### [Work instructions]
Copy the lines below exactly. Start at the first and finish with the line containing "fa+ha+maj: 2 / 0.63".

Collected data entries:
^^^^^^^^
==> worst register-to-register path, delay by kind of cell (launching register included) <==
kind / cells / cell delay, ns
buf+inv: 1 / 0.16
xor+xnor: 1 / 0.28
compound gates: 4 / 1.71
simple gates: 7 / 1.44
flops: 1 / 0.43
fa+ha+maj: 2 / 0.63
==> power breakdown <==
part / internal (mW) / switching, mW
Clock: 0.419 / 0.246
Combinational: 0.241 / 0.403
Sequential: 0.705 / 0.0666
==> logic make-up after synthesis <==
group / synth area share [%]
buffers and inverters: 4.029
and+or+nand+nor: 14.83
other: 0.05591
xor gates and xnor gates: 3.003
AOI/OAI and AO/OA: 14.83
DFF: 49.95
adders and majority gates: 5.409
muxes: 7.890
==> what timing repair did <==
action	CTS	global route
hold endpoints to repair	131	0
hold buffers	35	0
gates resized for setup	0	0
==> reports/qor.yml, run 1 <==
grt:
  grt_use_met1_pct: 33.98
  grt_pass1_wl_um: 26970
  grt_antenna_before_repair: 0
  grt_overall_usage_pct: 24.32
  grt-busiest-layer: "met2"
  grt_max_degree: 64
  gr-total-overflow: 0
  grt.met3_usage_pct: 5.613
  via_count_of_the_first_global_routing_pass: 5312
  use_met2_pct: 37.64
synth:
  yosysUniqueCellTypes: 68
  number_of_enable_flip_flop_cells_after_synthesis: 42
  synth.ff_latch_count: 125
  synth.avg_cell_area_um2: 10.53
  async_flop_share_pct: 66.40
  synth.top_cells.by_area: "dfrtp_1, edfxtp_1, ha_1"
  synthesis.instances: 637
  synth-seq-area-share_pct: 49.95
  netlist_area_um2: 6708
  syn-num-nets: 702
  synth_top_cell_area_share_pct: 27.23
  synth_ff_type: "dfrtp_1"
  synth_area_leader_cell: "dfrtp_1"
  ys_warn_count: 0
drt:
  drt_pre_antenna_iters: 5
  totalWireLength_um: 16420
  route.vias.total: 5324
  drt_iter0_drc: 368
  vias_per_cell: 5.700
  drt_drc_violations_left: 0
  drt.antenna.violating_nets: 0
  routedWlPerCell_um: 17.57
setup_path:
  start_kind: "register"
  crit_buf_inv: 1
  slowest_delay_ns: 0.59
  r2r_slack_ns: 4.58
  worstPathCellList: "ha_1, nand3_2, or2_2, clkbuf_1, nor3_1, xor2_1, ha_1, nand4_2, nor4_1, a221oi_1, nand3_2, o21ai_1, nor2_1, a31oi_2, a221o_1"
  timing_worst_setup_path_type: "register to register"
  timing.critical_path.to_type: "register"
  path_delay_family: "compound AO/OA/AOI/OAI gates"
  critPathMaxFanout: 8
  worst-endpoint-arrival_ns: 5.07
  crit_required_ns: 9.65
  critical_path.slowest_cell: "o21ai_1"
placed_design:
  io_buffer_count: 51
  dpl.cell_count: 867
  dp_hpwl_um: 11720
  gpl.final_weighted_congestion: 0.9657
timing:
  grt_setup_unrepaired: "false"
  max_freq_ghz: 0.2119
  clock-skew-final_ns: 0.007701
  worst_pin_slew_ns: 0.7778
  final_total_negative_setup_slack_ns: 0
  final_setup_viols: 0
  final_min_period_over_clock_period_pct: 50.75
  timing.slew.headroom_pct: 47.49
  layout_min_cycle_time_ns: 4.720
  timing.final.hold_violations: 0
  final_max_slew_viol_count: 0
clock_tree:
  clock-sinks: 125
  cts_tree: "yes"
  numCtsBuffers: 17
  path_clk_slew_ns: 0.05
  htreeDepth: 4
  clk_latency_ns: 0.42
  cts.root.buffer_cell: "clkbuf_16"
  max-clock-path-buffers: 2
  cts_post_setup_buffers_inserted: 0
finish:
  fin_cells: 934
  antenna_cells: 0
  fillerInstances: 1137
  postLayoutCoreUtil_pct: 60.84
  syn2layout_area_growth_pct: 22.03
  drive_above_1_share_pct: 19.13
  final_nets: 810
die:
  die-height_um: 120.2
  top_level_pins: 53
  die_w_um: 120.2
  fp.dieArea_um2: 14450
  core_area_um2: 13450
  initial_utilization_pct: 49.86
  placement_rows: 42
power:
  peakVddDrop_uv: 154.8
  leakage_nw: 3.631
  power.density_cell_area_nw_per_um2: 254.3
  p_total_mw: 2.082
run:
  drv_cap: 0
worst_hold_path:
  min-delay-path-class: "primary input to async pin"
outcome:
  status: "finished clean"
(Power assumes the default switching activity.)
<file path="config.mk">
export PLATFORM = sky130hd
export DESIGN_NAME = relative_strength_index_unit_flat
export DESIGN_NICKNAME = d
export VERILOG_FILES = /design/src/sv/rsi_pkg.sv /design/src/sv/rsi_if.sv /design/src/sv/rsi_ctrl.sv /design/src/sv/rsi_dp.sv /design/src/sv/relative_strength_index_unit.sv /design/src/flat_wrapper.sv
export SDC_FILE = /design/constraint.sdc
export NUM_CORES = 2
export LEC_CHECK = 0
export BUFFER_PORTS_ARGS = -buffer_cell sky130_fd_sc_hd__buf_2
export CORE_UTILIZATION = 40
export DETAILED_ROUTE_END_ITERATION = 6
export SETUP_SLACK_MARGIN = 0.2
export SLEW_MARGIN = 20
export SYNTH_ARGS = -nofsm -noshare
export SYNTH_HDL_FRONTEND = slang
export SYNTH_SLANG_ARGS = --single-unit
</file>
<file path="constraint.sdc">
create_clock -name clk_i -period 22.9 [get_ports clk_i]
set_input_delay 6.87 -clock clk_i [delete_from_list [all_inputs] [get_ports clk_i]]
set_output_delay 6.87 -clock clk_i [all_outputs]
set_load 0.1 [all_outputs]
</file>
<file path="src/sv/rsi_pkg.sv">
// Shared types and constants for the relative strength index unit.
// No dependencies; compiled first.
`default_nettype none

package rsi_pkg;

  localparam int PRICE_BITS_DEF = 32;
  localparam int FRAC_BITS_DEF  = 16;

  localparam int PRICE_IN_W = 32;
  localparam int RSI_W      = 23;
  localparam int PERIOD_W   = 8;
  localparam int GUARD_BITS = 8;
  localparam int RSI_SCALE  = 100;
  localparam int SCALE_BITS = 7;

  localparam logic [PERIOD_W-1:0] PERIOD_RESET = 8'd14;
  localparam logic [PERIOD_W-1:0] PERIOD_MIN   = 8'd2;
  localparam logic [PERIOD_W-1:0] WARM_DONE    = 8'hFF;

  typedef struct packed {
    logic take;
    logic acc;
    logic seed_ld;
    logic mul;
    logic add;
    logic div_step;
    logic wb;
    logic wb_seed;
    logic rmul;
    logic rdiv_step;
    logic out_load;
  } rsi_cmd_t;

  typedef struct packed {
    logic have_prev;
    logic warm_done;
    logic warm_last;
    logic loss_zero;
    logic out_free;
  } rsi_sts_t;

endpackage

`default_nettype wire

</file>
<file path="src/sv/rsi_if.sv">
// Handshake interfaces for the price input and the RSI result channels.
// Depends on rsi_pkg for the payload widths.
`default_nettype none

interface rsi_price_if;
  logic                            valid;
  logic                            ready;
  logic [rsi_pkg::PRICE_IN_W-1:0]  price;
  modport source (output valid, output price, input ready);
  modport sink (input valid, input price, output ready);
endinterface

interface rsi_result_if;
  logic                       valid;
  logic                       ready;
  logic [rsi_pkg::RSI_W-1:0]  strength;
  modport source (output valid, output strength, input ready);
  modport sink (input valid, input strength, output ready);
endinterface

`default_nettype wire

</file>
<file path="src/sv/rsi_ctrl.sv">
// Sequencer for the RSI unit: steps the datapath through warm-up, seeding,
// smoothing and the RSI quotient. Depends on rsi_pkg.
`default_nettype none

module rsi_ctrl #(
  parameter int PRICE_BITS = rsi_pkg::PRICE_BITS_DEF,
  parameter int FRAC_BITS  = rsi_pkg::FRAC_BITS_DEF
) (
  input  wire                     clk_i,
  input  wire                     rst_ni,
  input  wire                     in_valid_i,
  output logic                    in_ready_o,
  input  wire rsi_pkg::rsi_sts_t  sts_i,
  output rsi_pkg::rsi_cmd_t       cmd_o
);

  localparam int MW    = PRICE_BITS + FRAC_BITS + rsi_pkg::GUARD_BITS;
  localparam int QB    = FRAC_BITS + rsi_pkg::SCALE_BITS;
  localparam int CNT_W = $clog2(MW);

  localparam logic [CNT_W-1:0] LANE_LAST = CNT_W'(MW - 1);
  localparam logic [CNT_W-1:0] RSI_LAST  = CNT_W'(QB - 1);

  localparam logic [3:0] ST_IDLE = 4'd0;
  localparam logic [3:0] ST_ACC  = 4'd1;
  localparam logic [3:0] ST_SEED = 4'd2;
  localparam logic [3:0] ST_MUL  = 4'd3;
  localparam logic [3:0] ST_ADD  = 4'd4;
  localparam logic [3:0] ST_DIV  = 4'd5;
  localparam logic [3:0] ST_WB   = 4'd6;
  localparam logic [3:0] ST_RMUL = 4'd7;
  localparam logic [3:0] ST_RDIV = 4'd8;
  localparam logic [3:0] ST_OUT  = 4'd9;

  logic [3:0]       state_q, state_d;
  logic [CNT_W-1:0] cnt_q, cnt_d;
  logic             seed_q, seed_d;

  always_ff @(posedge clk_i or negedge rst_ni) begin
    if (!rst_ni) begin
      state_q <= ST_IDLE;
      cnt_q   <= '0;
      seed_q  <= 1'b0;
    end else begin
      state_q <= state_d;
      cnt_q   <= cnt_d;
      seed_q  <= seed_d;
    end
  end

  always_comb begin
    state_d    = state_q;
    cnt_d      = cnt_q;
    seed_d     = seed_q;
    cmd_o      = '0;
    in_ready_o = 1'b0;
    unique case (state_q)
      ST_IDLE: begin
        in_ready_o = 1'b1;
        if (in_valid_i) begin
          cmd_o.take = 1'b1;
          if (!sts_i.have_prev) begin
            state_d = ST_IDLE;
          end else if (!sts_i.warm_done) begin
            state_d = ST_ACC;
          end else begin
            state_d = ST_MUL;
          end
        end
      end
      ST_ACC: begin
        cmd_o.acc = 1'b1;
        state_d   = sts_i.warm_last ? ST_SEED : ST_IDLE;
      end
      ST_SEED: begin
        cmd_o.seed_ld = 1'b1;
        seed_d        = 1'b1;
        cnt_d         = '0;
        state_d       = ST_DIV;
      end
      ST_MUL: begin
        cmd_o.mul = 1'b1;
        seed_d    = 1'b0;
        state_d   = ST_ADD;
      end
      ST_ADD: begin
        cmd_o.add = 1'b1;
        cnt_d     = '0;
        state_d   = ST_DIV;
      end
      ST_DIV: begin
        cmd_o.div_step = 1'b1;
        cnt_d          = cnt_q + 1'b1;
        if (cnt_q == LANE_LAST) begin
          state_d = ST_WB;
        end
      end
      ST_WB: begin
        cmd_o.wb      = 1'b1;
        cmd_o.wb_seed = seed_q;
        state_d       = seed_q ? ST_IDLE : ST_RMUL;
      end
      ST_RMUL: begin
        cmd_o.rmul = 1'b1;
        cnt_d      = '0;
        state_d    = sts_i.loss_zero ? ST_OUT : ST_RDIV;
      end
      ST_RDIV: begin
        cmd_o.rdiv_step = 1'b1;
        cnt_d           = cnt_q + 1'b1;
        if (cnt_q == RSI_LAST) begin
          state_d = ST_OUT;
        end
      end
      ST_OUT: begin
        if (sts_i.out_free) begin
          cmd_o.out_load = 1'b1;
          state_d        = ST_IDLE;
        end
      end
      default: begin
        state_d = ST_IDLE;
      end
    endcase
  end

endmodule

`default_nettype wire

</file>
<file path="src/sv/rsi_dp.sv">
// Datapath of the RSI unit: price history, averages, two radix-2 lanes
// dividing by the period, the RSI divider and the output register.
// Depends on rsi_pkg.
`default_nettype none

module rsi_dp #(
  parameter int PRICE_BITS = rsi_pkg::PRICE_BITS_DEF,
  parameter int FRAC_BITS  = rsi_pkg::FRAC_BITS_DEF
) (
  input  wire                              clk_i,
  input  wire                              rst_ni,
  input  wire                              cfg_we_i,
  input  wire [rsi_pkg::PERIOD_W-1:0]      cfg_wdata_i,
  input  wire [PRICE_BITS-1:0]             price_i,
  input  wire rsi_pkg::rsi_cmd_t           cmd_i,
  output rsi_pkg::rsi_sts_t                sts_o,
  output logic                             out_valid_o,
  input  wire                              out_ready_i,
  output logic [rsi_pkg::RSI_W-1:0]        out_data_o
);

  localparam int PW = rsi_pkg::PERIOD_W;
  localparam int MW = PRICE_BITS + FRAC_BITS + rsi_pkg::GUARD_BITS;
  localparam int LW = MW + PW;
  localparam int QB = FRAC_BITS + rsi_pkg::SCALE_BITS;
  localparam int SB = rsi_pkg::SCALE_BITS;
  localparam int OW = rsi_pkg::RSI_W;

  localparam logic [QB-1:0] RSI_FULL = QB'(rsi_pkg::RSI_SCALE) << FRAC_BITS;

  // architectural state
  logic [PW-1:0]         period_q;
  logic [PRICE_BITS-1:0] prev_q;
  logic                  have_prev_q;
  logic [MW-1:0]         gain_q, loss_q;
  logic [PW-1:0]         warm_q;
  logic                  out_valid_q;

  // working registers
  logic [PRICE_BITS-1:0] up_q, dn_q;
  logic [LW-1:0]         lane_g_q, lane_l_q;
  logic [MW:0]           rr_q, sum_q;
  logic [QB-1:0]         rn_q;
  logic [OW-1:0]         out_data_q;

  logic [PW-1:0]         p_eff, pm1;
  logic [PW:0]           p9, g9, l9, gd9, ld9;
  logic                  g_ge, l_ge;
  logic [LW-1:0]         mul_g, mul_l;
  logic [MW+SB-1:0]      prod;
  logic [MW+1:0]         t_r, sum_x, diff_r;
  logic                  r_ge;
  logic [QB-1:0]         rsi_sel;
  logic [OW-1:0]         rsi_next;

  assign p_eff = (period_q < rsi_pkg::PERIOD_MIN) ? rsi_pkg::PERIOD_MIN : period_q;
  assign pm1   = p_eff - 1'b1;
  assign p9    = {1'b0, p_eff};

  assign mul_g = LW'(gain_q) * LW'(pm1);
  assign mul_l = LW'(loss_q) * LW'(pm1);

  // one restoring step per lane: remainder sits in the top PW bits
  assign g9   = {lane_g_q[LW-1:MW], lane_g_q[MW-1]};
  assign l9   = {lane_l_q[LW-1:MW], lane_l_q[MW-1]};
  assign g_ge = g9 >= p9;
  assign l_ge = l9 >= p9;
  assign gd9  = g_ge ? (g9 - p9) : g9;
  assign ld9  = l_ge ? (l9 - p9) : l9;

  assign prod   = (MW+SB)'(gain_q) * (MW+SB)'(rsi_pkg::RSI_SCALE);
  assign t_r    = {rr_q, rn_q[QB-1]};
  assign sum_x  = {1'b0, sum_q};
  assign r_ge   = t_r >= sum_x;
  assign diff_r = t_r - sum_x;

  assign rsi_sel = sts_o.loss_zero ? RSI_FULL : rn_q;

  if (QB >= OW) begin : g_out_trunc
    assign rsi_next = rsi_sel[OW-1:0];
  end else begin : g_out_ext
    assign rsi_next = {{(OW-QB){1'b0}}, rsi_sel};
  end

  assign sts_o.have_prev = have_prev_q;
  assign sts_o.warm_done = (warm_q == rsi_pkg::WARM_DONE);
  assign sts_o.warm_last = ({1'b0, warm_q} + 1'b1) >= p9;
  assign sts_o.loss_zero = (loss_q == '0);
  assign sts_o.out_free  = !out_valid_q || out_ready_i;

  assign out_valid_o = out_valid_q;
  assign out_data_o  = out_data_q;

  always_ff @(posedge clk_i or negedge rst_ni) begin
    if (!rst_ni) begin
      period_q    <= rsi_pkg::PERIOD_RESET;
      prev_q      <= '0;
      have_prev_q <= 1'b0;
      gain_q      <= '0;
      loss_q      <= '0;
      warm_q      <= '0;
      out_valid_q <= 1'b0;
    end else begin
      if (cfg_we_i) begin
        period_q <= cfg_wdata_i;
      end
      if (cmd_i.take) begin
        prev_q      <= price_i;
        have_prev_q <= 1'b1;
      end
      if (cmd_i.acc) begin
        gain_q <= gain_q + MW'(up_q);
        loss_q <= loss_q + MW'(dn_q);
        warm_q <= warm_q + 1'b1;
      end
      if (cmd_i.wb) begin
        gain_q <= lane_g_q[MW-1:0];
        loss_q <= lane_l_q[MW-1:0];
        if (cmd_i.wb_seed) begin
          warm_q <= rsi_pkg::WARM_DONE;
        end
      end
      if (cmd_i.out_load) begin
        out_valid_q <= 1'b1;
      end else if (out_ready_i) begin
        out_valid_q <= 1'b0;
      end
    end
  end

  always_ff @(posedge clk_i) begin
    if (cmd_i.take) begin
      up_q <= (price_i > prev_q) ? (price_i - prev_q) : '0;
      dn_q <= (price_i > prev_q) ? '0 : (prev_q - price_i);
    end
    if (cmd_i.seed_ld) begin
      lane_g_q <= LW'(gain_q) << FRAC_BITS;
      lane_l_q <= LW'(loss_q) << FRAC_BITS;
    end else if (cmd_i.mul) begin
      lane_g_q <= mul_g;
      lane_l_q <= mul_l;
    end else if (cmd_i.add) begin
      lane_g_q <= lane_g_q + (LW'(up_q) << FRAC_BITS);
      lane_l_q <= lane_l_q + (LW'(dn_q) << FRAC_BITS);
    end else if (cmd_i.div_step) begin
      lane_g_q <= {gd9[PW-1:0], lane_g_q[MW-2:0], g_ge};
      lane_l_q <= {ld9[PW-1:0], lane_l_q[MW-2:0], l_ge};
    end
    if (cmd_i.rmul) begin
      rr_q  <= (MW+1)'(prod >> SB);
      rn_q  <= {prod[SB-1:0], {FRAC_BITS{1'b0}}};
      sum_q <= (MW+1)'(gain_q) + (MW+1)'(loss_q);
    end else if (cmd_i.rdiv_step) begin
      rr_q <= r_ge ? diff_r[MW:0] : t_r[MW:0];
      rn_q <= {rn_q[QB-2:0], r_ge};
    end
    if (cmd_i.out_load) begin
      out_data_q <= rsi_next;
    end
  end

endmodule

`default_nettype wire

</file>
<file path="src/sv/relative_strength_index_unit.sv">
// Relative strength index unit (Wilder smoothing), top level.
// Depends on rsi_pkg, rsi_if, rsi_ctrl and rsi_dp.
//
// Usage: prices enter on price_i (valid/ready), results leave on rsi_o as
// RSI in Q(FRAC_BITS), 0 to 100. The user must write the period register
// through cfg_we_i/cfg_wdata_i only while the unit is idle; the block does
// not enforce this. 0 and 1 act as 2. The first price is stored only; the
// next `period` prices sum gains and losses and seed the averages, without
// results. Every later price yields exactly one result.
// MW = PRICE_BITS + FRAC_BITS + 8, QB = FRAC_BITS + 7.
// The radix-2 divider lanes run MW steps for the division by the period and
// QB steps for the RSI quotient, which is skipped with no average loss.
// A result is loaded into an output register once that register is free. The
// next price is taken while that result waits; a further result waits in
// the sequencer until the output register frees up.
// Reset sets period to 14 and clears history, averages and warm-up count.
`default_nettype none

module relative_strength_index_unit #(
  parameter int PRICE_BITS = rsi_pkg::PRICE_BITS_DEF,
  parameter int FRAC_BITS  = rsi_pkg::FRAC_BITS_DEF
) (
  input  wire                           clk_i,
  input  wire                           rst_ni,
  input  wire                           cfg_we_i,
  input  wire [rsi_pkg::PERIOD_W-1:0]   cfg_wdata_i,
  rsi_price_if.sink                     price_i,
  rsi_result_if.source                  rsi_o
);

  rsi_pkg::rsi_cmd_t     cmd;
  rsi_pkg::rsi_sts_t     sts;
  logic [PRICE_BITS-1:0] price_w;
  logic                  in_ready;

  if (PRICE_BITS <= rsi_pkg::PRICE_IN_W) begin : g_price_trunc
    assign price_w = price_i.price[PRICE_BITS-1:0];
  end else begin : g_price_ext
    assign price_w = {{(PRICE_BITS-rsi_pkg::PRICE_IN_W){1'b0}}, price_i.price};
  end

  assign price_i.ready = in_ready;

  rsi_ctrl #(
    .PRICE_BITS (PRICE_BITS),
    .FRAC_BITS  (FRAC_BITS)
  ) u_ctrl (
    .clk_i      (clk_i),
    .rst_ni     (rst_ni),
    .in_valid_i (price_i.valid),
    .in_ready_o (in_ready),
    .sts_i      (sts),
    .cmd_o      (cmd)
  );

  rsi_dp #(
    .PRICE_BITS (PRICE_BITS),
    .FRAC_BITS  (FRAC_BITS)
  ) u_dp (
    .clk_i       (clk_i),
    .rst_ni      (rst_ni),
    .cfg_we_i    (cfg_we_i),
    .cfg_wdata_i (cfg_wdata_i),
    .price_i     (price_w),
    .cmd_i       (cmd),
    .sts_o       (sts),
    .out_valid_o (rsi_o.valid),
    .out_ready_i (rsi_o.ready),
    .out_data_o  (rsi_o.strength)
  );

  // a new result never overwrites one still waiting
  a_no_overwrite: assert property (@(posedge clk_i) disable iff (!rst_ni)
    cmd.out_load |-> (!rsi_o.valid || rsi_o.ready))
    else $error("result register overwritten");

  // results only come after warm-up has finished
  a_out_after_warm: assert property (@(posedge clk_i) disable iff (!rst_ni)
    cmd.out_load |-> sts.warm_done)
    else $error("result during warm-up");

  // the sequencer issues at most one datapath operation per cycle
  a_one_cmd: assert property (@(posedge clk_i) disable iff (!rst_ni)
    $onehot0({cmd.take, cmd.acc, cmd.seed_ld, cmd.mul, cmd.add, cmd.div_step,
              cmd.wb, cmd.rmul, cmd.rdiv_step, cmd.out_load}))
    else $error("overlapping datapath commands");

  // smoothing only follows a price taken after warm-up
  a_take_idle: assert property (@(posedge clk_i) disable iff (!rst_ni)
    cmd.take |=> !cmd.mul || $past(sts.warm_done))
    else $error("smoothing started before warm-up finished");

endmodule

`default_nettype wire
</file>
<file path="src/flat_wrapper.sv">
// flat-port wrapper written by rule: the top's interface ports become plain ports
module relative_strength_index_unit_flat 
#(
  parameter int PRICE_BITS = rsi_pkg::PRICE_BITS_DEF,
  parameter int FRAC_BITS  = rsi_pkg::FRAC_BITS_DEF
)
  (clk_i, rst_ni, cfg_we_i, cfg_wdata_i, price_i_valid, price_i_price, price_i_ready, rsi_o_valid, rsi_o_strength, rsi_o_ready);
  rsi_price_if price_i_i ();
  rsi_result_if rsi_o_i ();
  input  wire clk_i;
  input  wire rst_ni;
  input  wire cfg_we_i;
  input  wire [rsi_pkg::PERIOD_W-1:0] cfg_wdata_i;
  input wire logic [$bits(price_i_i.valid)-1:0] price_i_valid;
  input wire logic [$bits(price_i_i.price)-1:0] price_i_price;
  output wire logic [$bits(price_i_i.ready)-1:0] price_i_ready;
  output wire logic [$bits(rsi_o_i.valid)-1:0] rsi_o_valid;
  output wire logic [$bits(rsi_o_i.strength)-1:0] rsi_o_strength;
  input wire logic [$bits(rsi_o_i.ready)-1:0] rsi_o_ready;
  assign price_i_i.valid = price_i_valid;
  assign price_i_i.price = price_i_price;
  assign price_i_ready = price_i_i.ready;
  assign rsi_o_valid = rsi_o_i.valid;
  assign rsi_o_strength = rsi_o_i.strength;
  assign rsi_o_i.ready = rsi_o_ready;
  relative_strength_index_unit #(.PRICE_BITS(PRICE_BITS), .FRAC_BITS(FRAC_BITS)) u_core (.clk_i(clk_i), .rst_ni(rst_ni), .cfg_we_i(cfg_we_i), .cfg_wdata_i(cfg_wdata_i), .price_i(price_i_i), .rsi_o(rsi_o_i));
endmodule
</file>
Word-level counts from Yosys, hierarchy flattened

Index checks and enable logic that the tools add are counted.

Register bits: 525
Output and inout bits: 25
Logic and storage cells: 126

Add/subtract/negate cells: 14
Multipliers: 3
Order comparisons: 6
Equality and inequality tests: 16
Multiplexer cells: 50
Reduce and logical (&&, ||, !) cells: 15

Operator list:

| cell                  | count |
|---|---|
| $mux 64               | 8 |
| $mux 56               | 6 |
| $add 64x48->64        | 2 |
| $mul 56x8->64         | 2 |
| $add 56x32->56        | 2 |
| $sub 32x32->32        | 2 |
| $mul 56x5->61 const B | 1 |
| $ge 58x57->1          | 1 |
| $add 56x56->57        | 1 |
| $mux 57               | 1 |
| $sub 57x57->57        | 1 |
| $logic_not 56->1      | 1 |
| $mux 8                | 6 |
| $mux 23               | 2 |
| $pmux 4 s9            | 1 |
| $gt 32x32->1          | 1 |
| $ge 9x8->1            | 3 |
| $mux 4                | 5 |
| $eq 4x3->1 const B    | 4 |
| $sub 8x8->8           | 2 |
| $mux 1                | 15 |
| $pmux 6 s2            | 1 |
| $reduce_bool 2->1     | 5 |
| $add 8x1->9 const B   | 1 |
| 23 further kinds      | 30 |

Longest topological paths before layout

Word-level depth: 8
Depth in mapped cells: 31
Depth with buffers taken out: 28

Hierarchy

Synthesis repeated with hierarchy kept, for this count alone.

Cell total of the unflattened synthesis: 8952
Area total of the unflattened synthesis: 74909.3 µm²

By module, submodules not included:

| module   | instances | cells each | area an instance (µm²) |
|---|---|---|---|
| rsi_dp   | 1         | 8855       | 74103.6 |
| rsi_ctrl | 1         | 97         | 805.8 |

Least setup slack after synthesis

Ideal clock, no wire load.

Path kind: register -> output
Start point: register u_core.u_ctrl.state_q[0]
End point: output port price_i_ready
Arrival time: 3652 ps
Data required time: 16030 ps
Setup slack: 12378 ps
Cell stages (with the launch flop): 3
Path buffers: 1
Cells stage by stage: dfrtp_1 > clkbuf_1 > nor4_1

Cells in the longest elaborated chain, start to end: 2

RTL lines:

| item                   | RTL line           | text |
|---|---|---|
| start, declared        | rsi_ctrl.sv:35     | `logic [3:0] state_q, state_d;` |
| start signal, assigned | rsi_ctrl.sv:45     | `state_q <= state_d;` |
| $logic_not 4->1        | rsi_ctrl.sv:57     | `unique case (state_q)` |
| $mux 1                 | rsi_ctrl.sv:57     |  |
| end, declared          | flat_wrapper.sv:16 | `output wire logic [$bits(price_i_i.ready)-1:0] price_i_ready;` |

No other way between the ends.

Final worst setup path

Start point: input port price_i_price[0]
End point: register u_core.u_dp.dn_q[4], data pin

Cells in the longest elaborated chain, start to end: 1
Elaborated cells between the ends (all ways): 2
Those cells by class: 1 x add/sub; 1 x order compare

RTL lines:

| item                                           | RTL line           | text |
|---|---|---|
| start, declared                                | flat_wrapper.sv:15 | `input wire logic [$bits(price_i_i.price)-1:0] price_i_price;` |
| $sub 32x32->32 or $gt 32x32->1 (tied branches) | rsi_dp.sv:134      | `dn_q <= (price_i > prev_q) ? '0 : (prev_q - price_i);` |
| end signal, assigned                           | rsi_dp.sv:134      |  |
| end, declared                                  | rsi_dp.sv:40       | `logic [PRICE_BITS-1:0] up_q, dn_q;` |

Parallel ways exist; a longest one is shown, timed or not.
A chain may end at the register's enable or synchronous reset.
^^^^^^^^
### [Exercise result]
==> worst register-to-register path, delay by kind of cell (launching register included) <==
kind / cells / cell delay, ns
buf+inv: 1 / 0.16
xor+xnor: 1 / 0.28
compound gates: 4 / 1.71
simple gates: 7 / 1.44
flops: 1 / 0.43
fa+ha+maj: 2 / 0.63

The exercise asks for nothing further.